Tuesday, September 5, 2006

Vicious: Wolves and Men in America

Despite a lot of talk and unfounded rumor, there is no record of a non-rabid wolf killing a human in North America since the arrival of Europeans.

Yet humans have killed wolves wholesale, using poison, traps, clubs, rifles, and even laying out mackerel hooks inside lumps of meat and fat. Nothing was too brutal in the quest to exterminate the wolf, and by 1880 a large part of America was wolf-free.

The wolf hung on into the 20th Century, however, in large part because the bounty system did not pay enough for people to spend months tracking down the last western wolves which were smarter and more trap-shy than most. When the Government began paying a professional cadre of wolfers to exterminate the last of their kind, however, the fate of the wolf was sealed.

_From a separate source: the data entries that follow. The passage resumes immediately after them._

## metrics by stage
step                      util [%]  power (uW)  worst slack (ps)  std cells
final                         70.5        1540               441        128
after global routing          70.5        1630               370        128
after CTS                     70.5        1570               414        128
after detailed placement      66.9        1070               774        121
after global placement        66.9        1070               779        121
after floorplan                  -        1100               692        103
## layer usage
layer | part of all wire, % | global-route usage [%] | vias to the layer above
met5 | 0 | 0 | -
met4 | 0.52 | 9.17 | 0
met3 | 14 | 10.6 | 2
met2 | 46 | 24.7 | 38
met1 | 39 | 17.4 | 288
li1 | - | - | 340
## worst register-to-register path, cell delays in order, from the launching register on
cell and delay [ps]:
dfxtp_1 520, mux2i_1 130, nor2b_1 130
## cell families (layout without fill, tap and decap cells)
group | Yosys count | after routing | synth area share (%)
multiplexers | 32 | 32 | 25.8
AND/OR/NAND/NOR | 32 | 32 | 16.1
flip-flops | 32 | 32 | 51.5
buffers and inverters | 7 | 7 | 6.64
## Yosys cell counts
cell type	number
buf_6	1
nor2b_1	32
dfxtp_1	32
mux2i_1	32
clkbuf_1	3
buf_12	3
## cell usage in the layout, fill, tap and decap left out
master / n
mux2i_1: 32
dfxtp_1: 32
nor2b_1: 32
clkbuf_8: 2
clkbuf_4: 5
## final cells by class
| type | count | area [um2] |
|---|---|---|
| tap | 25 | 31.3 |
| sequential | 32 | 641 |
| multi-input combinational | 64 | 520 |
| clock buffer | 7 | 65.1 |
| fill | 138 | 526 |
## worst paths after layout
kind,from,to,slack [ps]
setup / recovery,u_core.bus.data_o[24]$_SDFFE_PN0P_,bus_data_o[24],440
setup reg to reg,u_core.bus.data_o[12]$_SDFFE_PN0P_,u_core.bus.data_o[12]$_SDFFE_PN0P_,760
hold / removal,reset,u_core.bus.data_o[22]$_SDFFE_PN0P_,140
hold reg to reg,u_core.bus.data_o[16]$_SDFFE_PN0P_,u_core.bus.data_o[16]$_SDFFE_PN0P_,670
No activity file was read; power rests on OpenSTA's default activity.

Ironically, one of the last Government wolfers was Aldo Leopold, then a young man working for the U.S. Forest Service in New Mexico. Leopold went on to write the first book on Game Management in the U.S., and became, posthumously, an icon of the modern environmental movement with his memoir, A Sand County Almanac.

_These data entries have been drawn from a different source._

<file path="src/rtl/scan_ctrl_pkg.sv">
// Shared types for the scan chain controller: FSM state encoding and the
// down-counter width helper.
package scan_ctrl_pkg;

    typedef enum logic [2:0] {
        StIdle,
        StLoad,
        StCapture,
        StUnload,
        StDone
    } scan_state_e;

    // Counter must hold the longest phase length (load/unload or capture).
    function automatic int unsigned cnt_width(input int unsigned chain_len,
                                              input int unsigned cap_cycles);
        int unsigned longest;
        longest = (chain_len > cap_cycles) ? chain_len : cap_cycles;
        return $clog2(longest + 1);
    endfunction

endpackage

</file>
<file path="src/rtl/scan_shift_reg.sv">
// Parallel-load / serial-out / serial-in register shared by the LOAD and
// UNLOAD phases; shifts toward bit 0 and fills from the top.
module scan_shift_reg #(
    parameter int unsigned WIDTH = 16
) (
    input  logic             clk,
    input  logic             rst_n,
    input  logic             load,
    input  logic             shift,
    input  logic             sin,
    input  logic [WIDTH-1:0] par_in,
    output logic [WIDTH-1:0] q
);

    logic [WIDTH-1:0] data_q;

    always_ff @(posedge clk or negedge rst_n) begin
        if (!rst_n) begin
            data_q <= '0;
        end else if (load) begin
            data_q <= par_in;
        end else if (shift) begin
            data_q <= {sin, data_q[WIDTH-1:1]};
        end
    end

    assign q = data_q;

endmodule

</file>
<file path="src/rtl/scan_chain_ctrl.sv">
// Scan chain sequencer: load pattern, capture, unload result, hand back to host.
// Optional feature macro: SCAN_CTRL_PARITY_EN adds RESULT_PAR (XOR of RESULT).
module scan_chain_ctrl
    import scan_ctrl_pkg::*;
#(
    parameter int unsigned CHAIN_LEN  = 16,
    parameter int unsigned CAP_CYCLES = 1
) (
    input  logic                 CLK,
    input  logic                 RESET_B,
    input  logic                 START_VALID,
    output logic                 START_READY,
    input  logic [CHAIN_LEN-1:0] PAT_IN,
    input  logic                 ABORT,
    output logic                 SCE,
    output logic                 SCD,
    output logic                 CHAIN_CLK_EN,
    input  logic                 SCAN_OUT,
    output logic [CHAIN_LEN-1:0] RESULT,
    output logic                 RESULT_VALID,
    input  logic                 RESULT_READY,
`ifdef SCAN_CTRL_PARITY_EN
    output logic                 RESULT_PAR,
`endif
    output logic                 BUSY
);

    localparam int unsigned CNT_W = cnt_width(CHAIN_LEN, CAP_CYCLES);
    localparam logic [CNT_W-1:0] LEN_CNT = CNT_W'(CHAIN_LEN);
    localparam logic [CNT_W-1:0] CAP_CNT = CNT_W'(CAP_CYCLES);
    localparam logic [CNT_W-1:0] ONE_CNT = CNT_W'(1);

    scan_state_e          state_q, state_d;
    logic [CNT_W-1:0]     cnt_q, cnt_d;
    logic                 sce_q, sce_d;
    logic                 scd_q, scd_d;
    logic                 en_q, en_d;
    logic                 valid_q, valid_d;
    logic                 sr_load, sr_shift, sr_sin;
    logic [CHAIN_LEN-1:0] sr_q;
    logic                 cnt_last;

    assign cnt_last = (cnt_q == ONE_CNT);
    assign sr_sin   = (state_q == StUnload) ? SCAN_OUT : 1'b0;

    scan_shift_reg #(
        .WIDTH (CHAIN_LEN)
    ) u_shift_reg (
        .clk    (CLK),
        .rst_n  (RESET_B),
        .load   (sr_load),
        .shift  (sr_shift),
        .sin    (sr_sin),
        .par_in (PAT_IN),
        .q      (sr_q)
    );

    // Pin values are computed for the state being entered, so SCE/SCD/CHAIN_CLK_EN
    // come straight from flops and line up with the FSM state.
    always_comb begin
        state_d  = state_q;
        cnt_d    = cnt_q;
        sce_d    = 1'b0;
        scd_d    = 1'b0;
        en_d     = 1'b0;
        valid_d  = 1'b0;
        sr_load  = 1'b0;
        sr_shift = 1'b0;
        if (ABORT) begin
            state_d = StIdle;
        end else begin
            unique case (state_q)
                StIdle: begin
                    if (START_VALID) begin
                        state_d = StLoad;
                        cnt_d   = LEN_CNT;
                        sr_load = 1'b1;
                        sce_d   = 1'b1;
                        scd_d   = PAT_IN[0];
                        en_d    = 1'b1;
                    end
                end
                StLoad: begin
                    sr_shift = 1'b1;
                    en_d     = 1'b1;
                    if (cnt_last) begin
                        state_d = StCapture;
                        cnt_d   = CAP_CNT;
                    end else begin
                        cnt_d = cnt_q - ONE_CNT;
                        sce_d = 1'b1;
                        scd_d = sr_q[1];
                    end
                end
                StCapture: begin
                    en_d  = 1'b1;
                    sce_d = 1'b1;
                    if (cnt_last) begin
                        state_d = StUnload;
                        cnt_d   = LEN_CNT;
                    end else begin
                        cnt_d = cnt_q - ONE_CNT;
                        sce_d = 1'b0;
                    end
                end
                StUnload: begin
                    sr_shift = 1'b1;
                    if (cnt_last) begin
                        state_d = StDone;
                    end else begin
                        cnt_d = cnt_q - ONE_CNT;
                        sce_d = 1'b1;
                        en_d  = 1'b1;
                    end
                end
                StDone: begin
                    // RESULT settles on DONE entry; VALID follows one cycle later.
                    valid_d = 1'b1;
                    if (valid_q && RESULT_READY) begin
                        state_d = StIdle;
                        valid_d = 1'b0;
                    end
                end
                default: state_d = StIdle;
            endcase
        end
    end

    always_ff @(posedge CLK or negedge RESET_B) begin
        if (!RESET_B) begin
            state_q <= StIdle;
            cnt_q   <= '0;
            sce_q   <= 1'b0;
            scd_q   <= 1'b0;
            en_q    <= 1'b0;
            valid_q <= 1'b0;
        end else begin
            state_q <= state_d;
            cnt_q   <= cnt_d;
            sce_q   <= sce_d;
            scd_q   <= scd_d;
            en_q    <= en_d;
            valid_q <= valid_d;
        end
    end

`ifdef SCAN_CTRL_PARITY_EN
    logic par_q, par_d;

    always_comb begin
        par_d = par_q;
        if (!ABORT) begin
            if (state_q == StIdle && START_VALID) begin
                par_d = 1'b0;
            end else if (state_q == StUnload) begin
                par_d = par_q ^ SCAN_OUT;
            end
        end
    end

    always_ff @(posedge CLK or negedge RESET_B) begin
        if (!RESET_B) begin
            par_q <= 1'b0;
        end else begin
            par_q <= par_d;
        end
    end

    assign RESULT_PAR = par_q;
`endif

    assign START_READY  = (state_q == StIdle);
    assign BUSY         = (state_q != StIdle);
    assign SCE          = sce_q;
    assign SCD          = scd_q;
    assign CHAIN_CLK_EN = en_q;
    assign RESULT       = sr_q;
    assign RESULT_VALID = valid_q;

endmodule

</file>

Buried in that little book is an essay called "Thinking Like a Mountain," and within it a section in which Leopold observes the dying of a "fierce green light" within a wolf as it bleeds out on on rock after being shot.

Up until that hunt, Leopold had thought what he had been doing was good for deer and the mountain, but after seeing the wolf die he suspected neither the deer nor the mountain agreed with that view.

In time, as deer overgrazed sections of the West and East, Leopold began to fully understand the importance of keeping top predators in the eco-system. "A thing is right," he wrote "when it tends to preserve the integrity, stability, and beauty of a biotic community. It is wrong when it tends otherwise."

But Leopold came to this conclusion may decades after shooting out the last wolves of New Mexico, and in his youth he was among the cadres of Government wolfers who told stories about wolf hunts in order to help raise cash to support the public extermination effort.

Government-sponsored wolfers created traveling displays of wolf pelts and wolf skulls. These displays and stories memorialized the last of the western wolves and gave them names: The Custer Wolf, Old Three Toes, Old Lefty, and Old Rags the Digger, among them.

By giving individual wolves names and personalies, Government trappers helped break down the wall between wolf myth and wolf reality. The wolf, which had once seemed threatening, dangerous and mysterious, now became the outlaw hero of the story, and an emblem of the last days of the romantic (and dying) American frontier.

This is the essential plot structure of Jon T. Coleman's book "Vicious: Wolves and Men in America." The book is not a text on wolf biology, but a history book that analyzes the gaps and nexus between wolf myth and wolf reality. Though well-written, it is more than a little burdened by the weight of being overly-academic and spending perhaps too much time on folklore and not enough on basic wolf biology. No matter - if you have ever wondered how the wolf went from pariaha to paragon in the space of 50 years, this book tells the tale.

Coleman suggests that the wolf reintroduction efforts of the 1990s (which have been quite successful) occurred because America is now mostly urban and has little contact with farm animals which now come from protected feed lots rather than the free-range forests and fields where wolf, ranchers, farmers and livestock once battled.


"Human predation has become so technical and abstract [in the lat 20th Century] that the consumers of animal protein no longer feel emotionally connected to the beasts they ingest...
Reintroduced wolves have thrived in a cultural environment that accepts the scientific extermination of millions of domestic animals but rejects violence towards a handful of wild creatures."


Reading Coleman's book hard on the heels of The Omnivore's Dilemma made plain how much our thinking about both food and wildlife has been shaped by our distance from field and forest.

Would the wolf have been reintroduced if Americans lived on grass-fed beef? Perhaps not.

Did cows have to fatten in feed lots in order for America to returns its large predators to their spot on the ecological ladder? Perhaps.

It is an uncomfortable kind of tradeoff.